SÃO PAULO (AE) - É uma questão de vida ou morte para a indústria farmacêutica nacional. Ou pesquisa e inova ou morre, fecha as portas. Depois de décadas sem investir em pesquisa e desenvolvimento (P&D), os laboratórios brasileiros arregaçaram as mangas e partiram para parcerias com universidades e instituições de pesquisa. Nada que se compare aos US$ 500 milhões que as multinacionais juram investir no desenvolvimento de uma única droga, mas alguns milhões de reais aqui, alguns milhões ali, e ainda este ano um novo medicamento, produzido e desenvolvido no Brasil, entra em fase de testes clínicos. Ao todo, cinco compostos já foram patenteados. "Nossa indústria perdeu a tradição de pesquisar e, nos últimos 30, 35 anos, só copiava medicamentos, porque não havia uma Lei de Patentes que a obrigasse a pagar royalties e a estimulasse a pesquisar novidades", diz José Fernando Perez, diretor científico da Fundação de Amparo à Pesquisa do Estado de São Paulo (Fapesp). Com a aprovação da lei, em 1996, isso mudou. As nacionais ou passaram a produzir genéricos ou investiram em pesquisa e desenvolvimento de novos produtos. Três delas — Biolab/Sanus, União Química e Biosintética - formaram um consórcio, o Coinfar, e, juntas, investem nas pesquisas do Centro de Toxinologia Aplicada (CAT), cujo objetivo e pesquisar toxinas de animais e microrganismos para desenvolver novos fármacos.

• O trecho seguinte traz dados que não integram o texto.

### src/design/wad_sqrt.sv
// digit-by-digit integer square root, one root bit per cycle
module wad_sqrt #(
    parameter int N = wad_pkg::SQ_W
) (
    input  logic           aclk,
    input  logic           aresetn,
    input  logic           start,
    input  logic [N-1:0]   radicand,
    output logic           done,
    output logic [N/2-1:0] root
);

    localparam int R     = N / 2;
    localparam int CNT_W = $clog2(R + 1);

    logic [N-1:0]     rad_reg;
    logic [R+1:0]     rem_reg;
    logic [R-1:0]     root_reg;
    logic [CNT_W-1:0] cnt_reg;
    logic             busy_reg;
    logic             done_reg;

    logic [R+2:0] rem_s;
    logic [R+2:0] trial;
    logic [R+2:0] diff;
    logic         ge;

    // bring down two radicand bits and try root*4+1
    always_comb begin
        rem_s = {rem_reg[R:0], rad_reg[N-1:N-2]};
        trial = (R+3)'({root_reg, 2'b01});
        ge    = rem_s >= trial;
        diff  = rem_s - trial;
    end

    // control
    always_ff @(posedge aclk) begin
        if (!aresetn) begin
            busy_reg <= 1'b0;
            done_reg <= 1'b0;
            cnt_reg  <= '0;
        end else begin
            done_reg <= 1'b0;
            if (start) begin
                busy_reg <= 1'b1;
                cnt_reg  <= '0;
            end else if (busy_reg) begin
                cnt_reg <= cnt_reg + 1'b1;
                if (cnt_reg == CNT_W'(R - 1)) begin
                    busy_reg <= 1'b0;
                    done_reg <= 1'b1;
                end
            end
        end
    end

    // datapath
    always_ff @(posedge aclk) begin
        if (start) begin
            rad_reg  <= radicand;
            rem_reg  <= '0;
            root_reg <= '0;
        end else if (busy_reg) begin
            rem_reg  <= ge ? diff[R+1:0] : rem_s[R+1:0];
            root_reg <= {root_reg[R-2:0], ge};
            rad_reg  <= {rad_reg[N-3:0], 2'b00};
        end
    end

    assign done = done_reg;
    assign root = root_reg;

endmodule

A aposta das três é o evasin, um anti-hipertensivo, com menos efeitos colaterais que o captopril baseado em toxina extraída da mesma cobra. O trabalho de pesquisa é do Departamento de Herpetologia do Instituto Butantã, referência internacional quando se fala de serpentes. O CAT é um dos Centros de Pesquisa, Inovação e Difusão (Cepids), um dos programas da fundação que faz essa aproximação entre universidade e empresas privadas. O CAT reúne a competência do Butantã, do Instituto de Ciências Biomédicas da Universidade de São Paulo (ICB/USP), da Universidade Federal de São Paulo (Unifesp) e da Universidade Estadual Paulista (Unesp).